OCCUPATIONAL therapists at Kenmont School could withdraw their services if the KwaZulu-Natal Department of Education does not intervene at the school.

This special needs school situated in the Bluff area, caters for about 500 pupils with different disabilities, from auditory to physically challenged.

But these children could be robbed of the treatment vital to their development and, in some cases, recovery, due to an apparent relationship meltdown between the 18 therapists and the school’s principal.

A therapist, whose name is known to The Witness, has written a letter to the National Professional Teachers’ Organisation of South Africa (Naptosa) expressing her unhappiness about the principal.

The therapist said that the environment at the school had become hostile and that “it is the learner who is the loser in all this”.

Therapists have also accused the principal of ensuring that they have no contact with other teachers or the multi-disciplinary team members regarding the progress of pupils.

They also claim the administration of medication, which had been the responsibility of teachers for over 20 years, has since been shifted to the therapists.

According to the letter, the reason for this, given “to the speech therapy HOD was that seeing as we are now being paid more due to occupational specific dispensation we need to be given more work”.

Cameras have recently been installed inside the therapy rooms without consultation with the therapists who consider this an invasion of privacy.

“It disturbs me that the principal is constantly watching us on those cameras. I feel that I am no longer able to work efficiently as I feel someone is looking over my shoulder all the time. I feel like therapy is ‘put’ on and not a relaxed, comfortable environment for me or the learner. Once again the learner loses out,” she added.

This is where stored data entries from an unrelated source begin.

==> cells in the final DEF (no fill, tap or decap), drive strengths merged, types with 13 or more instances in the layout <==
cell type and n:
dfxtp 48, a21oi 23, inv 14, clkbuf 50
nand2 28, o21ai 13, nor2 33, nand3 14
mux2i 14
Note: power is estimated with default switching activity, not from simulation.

The therapist also claims the principal swears openly at her.

This therapist said she had to see a doctor for help regarding stress-related illnesses, such as headaches, anxiety and stomach issues and said her colleagues also feel stressed.

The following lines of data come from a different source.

**src/tcb_pkg.sv**
```systemverilog
/*
 * shared constants for the terminal configuration bank: register
 * indices, field positions, reset values, test codes and timing counts.
 * assumes a 40 MHz core clock and a 32-bit apb register bus.
 */
package tcb_pkg;
    // register indices; byte address is four times the index
    localparam logic [9:0]  IDX_CFG4  = 10'h008;
    localparam logic [9:0]  IDX_CFG5  = 10'h009;
    localparam logic [9:0]  IDX_CLK   = 10'h010;
    localparam logic [11:0] ADDR_CFG4 = {IDX_CFG4, 2'b00};
    localparam logic [11:0] ADDR_CFG5 = {IDX_CFG5, 2'b00};
    localparam logic [11:0] ADDR_CLK  = {IDX_CLK, 2'b00};
    // reset values
    localparam logic [15:0] CFG4_RST  = 16'h0000;
    localparam logic [4:0]  CFG5_RST  = 5'h00;
    localparam logic [5:0]  ADDR_RST  = 6'h00;
    localparam logic        CLK_RST   = 1'b0;
    // first configuration register fields
    localparam int unsigned GAP_KEEP_BIT = 4;
    localparam int unsigned LATCH_EN_BIT = 3;
    localparam int unsigned TEST_MSB     = 2;
    // second configuration and clock register fields
    localparam int unsigned CLK_MIR_BIT  = 15;
    localparam int unsigned SE_MIR_BIT   = 14;
    localparam int unsigned TXA_MIR_BIT  = 13;
    localparam int unsigned TXB_MIR_BIT  = 12;
    localparam int unsigned DUAL_BIT     = 11;
    localparam int unsigned TO_MSB       = 10;
    localparam int unsigned TO_LSB       = 9;
    localparam int unsigned GAP_CHK_BIT  = 8;
    localparam int unsigned BCST_DIS_BIT = 7;
    localparam int unsigned LATCH_MIR_BIT = 6;
    localparam int unsigned ADDR_MSB     = 5;
    localparam int unsigned CLK_SEL_BIT  = 0;
    // test select codes
    localparam logic [2:0]  TEST_NORMAL  = 3'h0;
    localparam logic [2:0]  TEST_DECODER = 3'h1;
    localparam logic [2:0]  TEST_ENCODER = 3'h2;
    localparam logic [2:0]  TEST_PROTO   = 3'h3;
    localparam logic [2:0]  TEST_FSAFE   = 3'h4;
    localparam logic [2:0]  TEST_REGS    = 3'h5;
    // broadcast terminal address
    localparam logic [4:0]  BCAST_ADDR   = 5'h1F;
    // timing, times in ns
    localparam int unsigned CLK_NS       = 25;
    localparam int unsigned GAP_ADD_NS   = 20000;
    localparam int unsigned TO0_NS       = 18500;
    localparam int unsigned TO1_NS       = 22500;
    localparam int unsigned TO2_NS       = 50500;
    localparam int unsigned TO3_NS       = 130000;
    localparam int unsigned CNT_W        = 13;
    localparam logic [9:0]  GAP_ADD_CYC  = 10'(GAP_ADD_NS / CLK_NS);
    localparam logic [12:0] TO0_CYC      = 13'(TO0_NS / CLK_NS);
    localparam logic [12:0] TO1_CYC      = 13'(TO1_NS / CLK_NS);
    localparam logic [12:0] TO2_CYC      = 13'(TO2_NS / CLK_NS);
    localparam int unsigned TO3_CYC      = TO3_NS / CLK_NS;
endpackage

```
**src/tcb_cfg_if.sv**
```systemverilog
/*
 * carrier between the top of the configuration bank and its address
 * latch and response timer. assumes all users share core_clk.
 */
`timescale 1ns/1ps
interface tcb_cfg_if;
    logic        latch_en;     // latch enable field
    logic        stage_wr;     // host wrote address bits
    logic [5:0]  stage_data;   // written address and parity
    logic        latch_pin;    // address-latch input level
    logic [5:0]  addr_latched; // latched address and parity
    logic [1:0]  to_sel;       // timeout select field
    logic [12:0] to_long_cyc;  // count for the longest timeout
    logic        resp_start;   // start waiting for a response
    logic        resp_seen;    // response arrived
    logic        resp_tout;    // timeout pulse
    modport top (output latch_en, stage_wr, stage_data, latch_pin, to_sel,
                 to_long_cyc, resp_start, resp_seen,
                 input addr_latched, resp_tout);
    modport latch (input latch_en, stage_wr, stage_data, latch_pin,
                   output addr_latched);
    modport timer (input to_sel, to_long_cyc, resp_start, resp_seen,
                   output resp_tout);
endinterface

```
**src/tcb_top.sv**
```systemverilog
/*
 * terminal configuration bank: first configuration register low bits
 * and second configuration register, with pin mirrors, address latch,
 * gap extension, gap check, broadcast gate and response timer.
 * assumes an apb master on core_clk and pins synchronous to core_clk.
 */
`timescale 1ns/1ps
module tcb_top #(
    parameter int unsigned RTRT_130_CYC = tcb_pkg::TO3_CYC
) (
    // clock and reset
    input  wire logic        core_clk,
    input  wire logic        reset_n,

    // apb slave
    input  wire logic [11:0] paddr,
    input  wire logic        psel,
    input  wire logic        penable,
    input  wire logic        pwrite,
    input  wire logic [31:0] pwdata,
    output logic      [31:0] prdata,
    output logic             pready,
    output logic             pslverr,

    // device pins
    input  wire logic        single_ended_pin,
    input  wire logic        tx_block_a_pin,
    input  wire logic        tx_block_b_pin,
    input  wire logic        addr_latch_pin,

    // protocol engine events
    input  wire logic        monitor_mode,
    input  wire logic        next_msg_alt_bus,
    input  wire logic        msg_done,
    input  wire logic        msg_gap_short,
    input  wire logic        cmd_valid,
    input  wire logic [4:0]  cmd_addr,
    input  wire logic        resp_wait_start,
    input  wire logic        resp_seen,

    // configuration outputs
    output logic      [2:0]  test_mode_sel,
    output logic             dual_edge_sample,
    output logic             gap_check_enable,
    output logic             broadcast_disable,
    output logic             clock_choice,
    output logic      [4:0]  terminal_address,
    output logic             terminal_address_parity,

    // derived outputs
    output logic      [9:0]  gap_extra_cyc,
    output logic             msg_invalid,
    output logic             bcast_cmd,
    output logic             resp_timeout
);
    // carrier to the latch and the timer
    // keeps field wiring out of port lists
    tcb_cfg_if cfg_if ();

    // register storage
    logic [15:0] cfg4_reg;     // first configuration register
    logic [4:0]  cfg5_ctl_reg; // dual edge, timeout, gap, broadcast
    logic        clk_reg;      // clock choice bit

    // apb answer flops
    logic [31:0] prdata_reg;   // read data
    logic        pready_reg;   // access phase answer
    logic        pslverr_reg;  // unmapped address flag

    // event result flops
    logic [9:0]  gap_extra_reg; // added gap cycles
    logic        msg_inv_reg;  // invalid message pulse
    logic        bcast_reg;    // broadcast command pulse

    // address decode
    logic        sel_cfg4;     // first configuration register
    logic        sel_cfg5;     // second configuration register
    logic        sel_clk;      // clock choice register
    logic        mapped;       // any register hit

    // apb phases
    logic        acc_first;    // first access-phase cycle
    logic        acc_done;     // completing edge

    // write strobes
    logic        wr_cfg4;      // write strobe, first register
    logic        wr_cfg5;      // write strobe, second register
    logic        wr_clk;       // write strobe, clock register

    // read path
    logic [15:0] cfg5_view;    // read view of second register
    logic [31:0] rd_mux;       // read data selection

    // control field views
    logic        gap_keep;     // monitor gap extension field
    logic [1:0]  to_sel;       // timeout select field
    logic        gap_chk;      // gap check field
    logic        bcst_dis;     // broadcast disable field
    logic        dual_edge;    // dual edge sampling field

    // event gating
    logic        gap_add_now;  // extension applies this cycle
    logic        is_bcast;     // broadcast address seen

    // decode; only whole 32-bit words are mapped
    // low address bits must be zero to hit
    assign sel_cfg4 = (paddr == tcb_pkg::ADDR_CFG4);
    assign sel_cfg5 = (paddr == tcb_pkg::ADDR_CFG5);
    assign sel_clk = (paddr == tcb_pkg::ADDR_CLK);
    assign mapped = sel_cfg4 | sel_cfg5 | sel_clk;

    // one wait state: pready rises in the second access cycle
    // gives the read mux a full cycle to settle
    assign acc_first = psel & penable & ~pready_reg;
    assign acc_done = psel & penable & pready_reg;

    // writes land only on the completing edge
    // a long access never writes twice
    assign wr_cfg4 = acc_done & pwrite & sel_cfg4;
    assign wr_cfg5 = acc_done & pwrite & sel_cfg5;
    assign wr_clk = acc_done & pwrite & sel_clk;

    // field views
    assign gap_keep = cfg4_reg[tcb_pkg::GAP_KEEP_BIT];
    assign dual_edge = cfg5_ctl_reg[4];
    assign to_sel = cfg5_ctl_reg[3:2];
    assign gap_chk = cfg5_ctl_reg[1];
    assign bcst_dis = cfg5_ctl_reg[0];

    // mirrors are live levels, read-only
    // writes to these bits are dropped
    assign cfg5_view = {clk_reg,
                        single_ended_pin,
                        tx_block_a_pin,
                        tx_block_b_pin,
                        cfg5_ctl_reg,
                        addr_latch_pin,
                        cfg_if.addr_latched};

    // read mux; unmapped reads return zero
    // upper half of every word reads zero
    assign rd_mux = sel_cfg4 ? {16'h0000, cfg4_reg} :
                    sel_cfg5 ? {16'h0000, cfg5_view} :
                    sel_clk  ? {31'h00000000, clk_reg} : 32'h00000000;

    // latch carrier; written bits 5-0 go to staging
    // the latch decides when they go live
    assign cfg_if.latch_en = cfg4_reg[tcb_pkg::LATCH_EN_BIT];
    assign cfg_if.stage_wr = wr_cfg5;
    assign cfg_if.stage_data = pwdata[tcb_pkg::ADDR_MSB:0];
    assign cfg_if.latch_pin = addr_latch_pin;

    // timer carrier
    // longest count is a parameter for short sims
    assign cfg_if.to_sel = to_sel;
    assign cfg_if.to_long_cyc = RTRT_130_CYC[12:0];
    assign cfg_if.resp_start = resp_wait_start;
    assign cfg_if.resp_seen = resp_seen;

    // event qualifiers
    // both decode straight from field flops
    assign gap_add_now = monitor_mode & ~gap_keep & next_msg_alt_bus;
    assign is_bcast = cmd_valid & (cmd_addr == tcb_pkg::BCAST_ADDR) & ~bcst_dis;

    // outputs, all from flops
    assign prdata = prdata_reg;
    assign pready = pready_reg;
    assign pslverr = pslverr_reg;

    // configuration outputs
    assign test_mode_sel = cfg4_reg[tcb_pkg::TEST_MSB:0];
    assign dual_edge_sample = dual_edge;
    assign gap_check_enable = gap_chk;
    assign broadcast_disable = bcst_dis;
    assign clock_choice = clk_reg;
    assign terminal_address = cfg_if.addr_latched[5:1];
    assign terminal_address_parity = cfg_if.addr_latched[0];

    // derived outputs
    assign gap_extra_cyc = gap_extra_reg;
    assign msg_invalid = msg_inv_reg;
    assign bcast_cmd = bcast_reg;
    assign resp_timeout = cfg_if.resp_tout;

    // apb answer: data and error sampled in the first access cycle
    // prdata holds until the next read
    always_ff @(posedge core_clk or negedge reset_n) begin
        if (!reset_n) begin
            pready_reg <= 1'b0;
            prdata_reg <= 32'h00000000;
            pslverr_reg <= 1'b0;
        end else begin
            pready_reg <= acc_first;
            pslverr_reg <= acc_first & ~mapped;
            if (acc_first & ~pwrite) begin
                prdata_reg <= rd_mux;
            end
        end
    end

    // first register; test codes stored as written
    // reserved codes kept; host avoids them
    always_ff @(posedge core_clk or negedge reset_n) begin
        if (!reset_n) begin
            cfg4_reg <= tcb_pkg::CFG4_RST;
        end else if (wr_cfg4) begin
            cfg4_reg <= pwdata[15:0];
        end
    end

    // second register: only bits 11-7 are stored here
    // mirrors and address need no flops here
    always_ff @(posedge core_clk or negedge reset_n) begin
        if (!reset_n) begin
            cfg5_ctl_reg <= tcb_pkg::CFG5_RST;
        end else if (wr_cfg5) begin
            cfg5_ctl_reg <= pwdata[tcb_pkg::DUAL_BIT:tcb_pkg::BCST_DIS_BIT];
        end
    end

    // clock choice register
    // also shows in bit 15 of second register
    always_ff @(posedge core_clk or negedge reset_n) begin
        if (!reset_n) begin
            clk_reg <= tcb_pkg::CLK_RST;
        end else if (wr_clk) begin
            clk_reg <= pwdata[tcb_pkg::CLK_SEL_BIT];
        end
    end

    // monitor gap extension, registered per cycle
    // level based, so nothing piles up
    always_ff @(posedge core_clk or negedge reset_n) begin
        if (!reset_n) begin
            gap_extra_reg <= 10'h000;
        end else begin
            gap_extra_reg <= gap_add_now ? tcb_pkg::GAP_ADD_CYC : 10'h000;
        end
    end

    // gap check and broadcast recognition pulses
    // one-cycle pulses a cycle after the event
    always_ff @(posedge core_clk or negedge reset_n) begin
        if (!reset_n) begin
            msg_inv_reg <= 1'b0;
            bcast_reg <= 1'b0;
        end else begin
            msg_inv_reg <= msg_done & msg_gap_short & gap_chk;
            bcast_reg <= is_bcast;
        end
    end

    // address latch and response timer
    // each sees the carrier through its modport
    tcb_addr_latch u_latch (
        .core_clk (core_clk),
        .reset_n  (reset_n),
        .cfg      (cfg_if.latch)
    );

    tcb_resp_timer u_timer (
        .core_clk (core_clk),
        .reset_n  (reset_n),
        .cfg      (cfg_if.timer)
    );

    // checks on the register bank and its outputs
    // pulses are judged a cycle after their cause
    chk_gap_extend: assert property (@(posedge core_clk) disable iff (!reset_n)
        (monitor_mode && !gap_keep && next_msg_alt_bus)
        |=> gap_extra_cyc == tcb_pkg::GAP_ADD_CYC)
        else $error("gap extension missing");

    chk_gap_keep: assert property (@(posedge core_clk) disable iff (!reset_n)
        (gap_keep || !monitor_mode)
        |=> gap_extra_cyc == 10'h000)
        else $error("gap extended while disabled");

    chk_test_write: assert property (@(posedge core_clk) disable iff (!reset_n)
        wr_cfg4
        |=> test_mode_sel == $past(pwdata[2:0]))
        else $error("test select not written");

    chk_clk_mirror: assert property (@(posedge core_clk) disable iff (!reset_n)
        (acc_first && !pwrite && sel_cfg5)
        |=> prdata[15] == $past(clk_reg))
        else $error("clock mirror wrong");

    chk_se_mirror: assert property (@(posedge core_clk) disable iff (!reset_n)
        (acc_first && !pwrite && sel_cfg5)
        |=> prdata[14] == $past(single_ended_pin))
        else $error("single-ended mirror wrong");

    chk_txa_mirror: assert property (@(posedge core_clk) disable iff (!reset_n)
        (acc_first && !pwrite && sel_cfg5)
        |=> prdata[13] == $past(tx_block_a_pin))
        else $error("bus A inhibit mirror wrong");

    chk_txb_mirror: assert property (@(posedge core_clk) disable iff (!reset_n)
        (acc_first && !pwrite && sel_cfg5)
        |=> prdata[12] == $past(tx_block_b_pin))
        else $error("bus B inhibit mirror wrong");

    chk_dual_write: assert property (@(posedge core_clk) disable iff (!reset_n)
        wr_cfg5
        |=> dual_edge_sample == $past(pwdata[11]))
        else $error("dual edge field not written");

    chk_gap_invalid: assert property (@(posedge core_clk) disable iff (!reset_n)
        (msg_done && msg_gap_short)
        |=> msg_invalid == $past(gap_chk))
        else $error("gap check result wrong");

    chk_bcast_gate: assert property (@(posedge core_clk) disable iff (!reset_n)
        (cmd_valid && cmd_addr == 5'h1F)
        |=> bcast_cmd == !$past(bcst_dis))
        else $error("broadcast gating wrong");

    chk_latch_mirror: assert property (@(posedge core_clk) disable iff (!reset_n)
        (acc_first && !pwrite && sel_cfg5)
        |=> prdata[6] == $past(addr_latch_pin))
        else $error("latch pin mirror wrong");

    chk_apb_answer: assert property (@(posedge core_clk) disable iff (!reset_n)
        acc_first
        |=> pready ##1 !pready)
        else $error("apb answer not one cycle");
endmodule

```
**src/tcb_addr_latch.sv**
```systemverilog
/*
 * terminal address and parity latch. holds the last host-written value
 * and copies it into the live address only while enabled by both the
 * register field and the latch pin. assumes pins synchronous to core_clk.
 */
`timescale 1ns/1ps
module tcb_addr_latch (
    // clock and reset
    input  wire logic core_clk,
    input  wire logic reset_n,
    // configuration carrier
    tcb_cfg_if.latch  cfg
);
    logic [5:0] stage_reg;  // last written value
    logic [5:0] stage_next; // includes a write in this cycle
    logic [5:0] addr_reg;   // live address and parity
    logic       open_gate;  // both enables high

    // a write in the same cycle as the gate is taken at once
    assign stage_next = cfg.stage_wr ? cfg.stage_data : stage_reg;
    assign open_gate = cfg.latch_en & cfg.latch_pin;
    assign cfg.addr_latched = addr_reg;

    // staging and latch flops
    always_ff @(posedge core_clk or negedge reset_n) begin
        if (!reset_n) begin
            stage_reg <= tcb_pkg::ADDR_RST;
            addr_reg <= tcb_pkg::ADDR_RST;
        end else begin
            stage_reg <= stage_next;
            if (open_gate) begin
                addr_reg <= stage_next;
            end
        end
    end

    chk_latch_closed: assert property (@(posedge core_clk) disable iff (!reset_n)
        !(cfg.latch_en && cfg.latch_pin) |=> $stable(addr_reg))
        else $error("address moved with latch closed");
    chk_latch_capture: assert property (@(posedge core_clk) disable iff (!reset_n)
        (cfg.latch_en && cfg.latch_pin && cfg.stage_wr) |=> addr_reg == $past(cfg.stage_data))
        else $error("address not captured from write");
endmodule

```
**src/tcb_resp_timer.sv**
```systemverilog
/*
 * remote-to-remote response timer. a start pulse loads the selected
 * count; a response stops it; expiry gives a one-cycle timeout pulse.
 * assumes start and seen are one-cycle pulses on core_clk.
 */
`timescale 1ns/1ps
module tcb_resp_timer (
    // clock and reset
    input  wire logic core_clk,
    input  wire logic reset_n,
    // configuration carrier
    tcb_cfg_if.timer  cfg
);
    typedef enum logic {TCB_IDLE, TCB_RUN} tcb_tmr_e;
    tcb_tmr_e    st_reg;     // timer state
    logic [12:0] cnt_reg;    // cycles left
    logic [12:0] load_cyc;   // selected count
    logic        tout_reg;   // timeout pulse
    logic [12:0] elapsed;    // helper for checking
    logic [12:0] cap_cyc;    // helper: count at start

    // count for each select code
    assign load_cyc = (cfg.to_sel == 2'b00) ? tcb_pkg::TO0_CYC :
                      (cfg.to_sel == 2'b01) ? tcb_pkg::TO1_CYC :
                      (cfg.to_sel == 2'b10) ? tcb_pkg::TO2_CYC : cfg.to_long_cyc;
    assign cfg.resp_tout = tout_reg;

    // timer; a new start restarts the count
    always_ff @(posedge core_clk or negedge reset_n) begin
        if (!reset_n) begin
            st_reg <= TCB_IDLE;
            cnt_reg <= 13'h0000;
            tout_reg <= 1'b0;
        end else begin
            tout_reg <= 1'b0;
            case (st_reg)
                TCB_IDLE: begin
                    if (cfg.resp_start) begin
                        cnt_reg <= load_cyc;
                        st_reg <= TCB_RUN;
                    end
                end
                TCB_RUN: begin
                    if (cfg.resp_start) begin
                        cnt_reg <= load_cyc;
                    end else if (cfg.resp_seen) begin
                        st_reg <= TCB_IDLE;
                    end else if (cnt_reg <= 13'h0001) begin
                        tout_reg <= 1'b1;
                        st_reg <= TCB_IDLE;
                    end else begin
                        cnt_reg <= cnt_reg - 13'h0001;
                    end
                end
                default: st_reg <= TCB_IDLE;
            endcase
        end
    end

    // helper counting cycles since the last start
    always_ff @(posedge core_clk or negedge reset_n) begin
        if (!reset_n) begin
            elapsed <= 13'h0000;
            cap_cyc <= 13'h0000;
        end else if (cfg.resp_start) begin
            elapsed <= 13'h0001;
            cap_cyc <= load_cyc;
        end else if (elapsed != 13'h1FFF) begin
            elapsed <= elapsed + 13'h0001;
        end
    end

    chk_timeout_span: assert property (@(posedge core_clk) disable iff (!reset_n)
        tout_reg |-> elapsed == cap_cyc + 13'h0001)
        else $error("timeout fired at wrong count");
endmodule

```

“We are not perfect, we have our faults but we don’t deserve to be treated this way. We need a working environment that allows us to give off our best as therapists as it is ultimately the children who lose out when we cannot perform at our best,” she concluded.

KZN Naptosa CEO Anthony Pierce said they have reached deadlock in negotiations with the school management and he said resolution of the grievances at the school needs to be initiated by the department.

“The department should do an investigation and have recommendation,” he said. He fears that the therapists will stop working if the department does not respond to their concerns.

The department’s spokesperson Sihle Mlotshwa said they will be investigating the allegation.

In 2012, the father of an 18-year-old pupil, Devarajh Moodley, won a case against Kenmont School at the Durban high court for his son Remano to be readmitted to a normal classroom after his son was isolated from the rest of his peers and forced to take lessons alone in a separate building for two years.

The school had argued that the teenager was a danger to other pupils and teachers.